En pleno centro de Barcelona, bajo la bulliciosa Via Laietana, volvió a cobrar vida una estación de metro que muchos consideraban ya olvidada. Correos, cerrada en 1972, abrió sus puertas por unas horas para curiosos vecinos y visitantes de la ciudad. Durante décadas, esta estación subterránea se convirtió en toda una leyenda entre los aficionados a la historia urbana y el transporte.
La estación está situada entre Jaume I y Barceloneta, justo debajo del edificio de correos. Inaugurada en 1934, funcionó casi cuarenta años hasta que fue clausurada debido a la ampliación de la línea y a la escasa distancia entre las plataformas adyacentes. Aquella noche, cuando el metro no operaba, pequeños grupos descendieron al túnel para caminar por las vías y adentrarse en un espacio donde el tiempo parecía haberse detenido.
En su interior se conservan antiguos letreros, carteles publicitarios e incluso materiales de propaganda de la época de Franco. Llamaron especialmente la atención las lámparas originales y los azulejos, que en 1956 fueron reemplazados por el famoso “gris metro”. Es interesante que aquí, por primera vez en España, se utilizó iluminación fluorescente: para la época, supuso un verdadero avance tecnológico.
Sin embargo, a pesar de la expectación por la apertura, las autoridades no tienen previsto integrar Correos como parte habitual de la ruta. Resulta demasiado complejo y costoso detener la circulación de trenes y modificar el horario de servicio solo para visitas guiadas.

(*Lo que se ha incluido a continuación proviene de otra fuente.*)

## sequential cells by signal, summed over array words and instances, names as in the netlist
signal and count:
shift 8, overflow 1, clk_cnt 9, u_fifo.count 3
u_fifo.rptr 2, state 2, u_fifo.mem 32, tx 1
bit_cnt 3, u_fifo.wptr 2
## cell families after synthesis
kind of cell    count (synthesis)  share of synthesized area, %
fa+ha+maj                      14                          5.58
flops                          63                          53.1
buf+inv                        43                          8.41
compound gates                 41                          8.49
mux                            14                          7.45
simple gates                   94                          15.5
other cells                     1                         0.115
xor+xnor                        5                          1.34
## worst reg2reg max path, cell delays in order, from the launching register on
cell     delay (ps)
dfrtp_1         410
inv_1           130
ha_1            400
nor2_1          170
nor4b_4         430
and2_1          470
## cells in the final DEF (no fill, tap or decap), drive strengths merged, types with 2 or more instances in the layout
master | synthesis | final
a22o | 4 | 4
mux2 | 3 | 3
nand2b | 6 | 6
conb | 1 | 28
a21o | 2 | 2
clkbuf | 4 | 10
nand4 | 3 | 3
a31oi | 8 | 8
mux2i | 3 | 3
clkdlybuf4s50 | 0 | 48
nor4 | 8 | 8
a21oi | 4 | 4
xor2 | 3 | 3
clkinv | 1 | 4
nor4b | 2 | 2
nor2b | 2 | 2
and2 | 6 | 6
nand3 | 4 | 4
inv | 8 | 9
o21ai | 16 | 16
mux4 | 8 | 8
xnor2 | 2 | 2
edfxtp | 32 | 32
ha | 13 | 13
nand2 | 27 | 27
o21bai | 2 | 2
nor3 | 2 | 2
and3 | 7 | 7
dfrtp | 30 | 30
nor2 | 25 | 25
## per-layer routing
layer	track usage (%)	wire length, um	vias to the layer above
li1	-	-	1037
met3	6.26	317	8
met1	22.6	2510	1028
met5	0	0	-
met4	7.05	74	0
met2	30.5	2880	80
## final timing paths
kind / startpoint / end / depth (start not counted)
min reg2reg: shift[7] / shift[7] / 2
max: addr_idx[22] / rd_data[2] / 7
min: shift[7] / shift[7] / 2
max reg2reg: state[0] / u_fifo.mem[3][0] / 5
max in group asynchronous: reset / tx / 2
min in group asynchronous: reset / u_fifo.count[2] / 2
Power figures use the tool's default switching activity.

Además, la estación no cuenta con una salida independiente a la calle: solo se puede acceder a través del túnel, cuando los trenes no están en funcionamiento.
En su momento, Correos no era considerada una arteria de transporte importante: solo tenía una plataforma y sufría constantes problemas de humedad debido a su proximidad al mar. Sin embargo, fue precisamente su autenticidad y ambiente lo que la convirtió en un imán para los amantes de la urbanística. Hoy en día, puede verse todo tal como estaba el día de su cierre — incluso los detalles más pequeños permanecen intactos.
En el marco del centenario del metro de Barcelona, también se abrieron otros espacios poco habituales: los talleres de Santa Eulàlia, la central eléctrica de Mercat Nou, el centro de control de tráfico y otra estación ‘fantasma’, Gaudí, que nunca llegó a recibir pasajeros, pero cuenta con un acceso independiente desde la calle.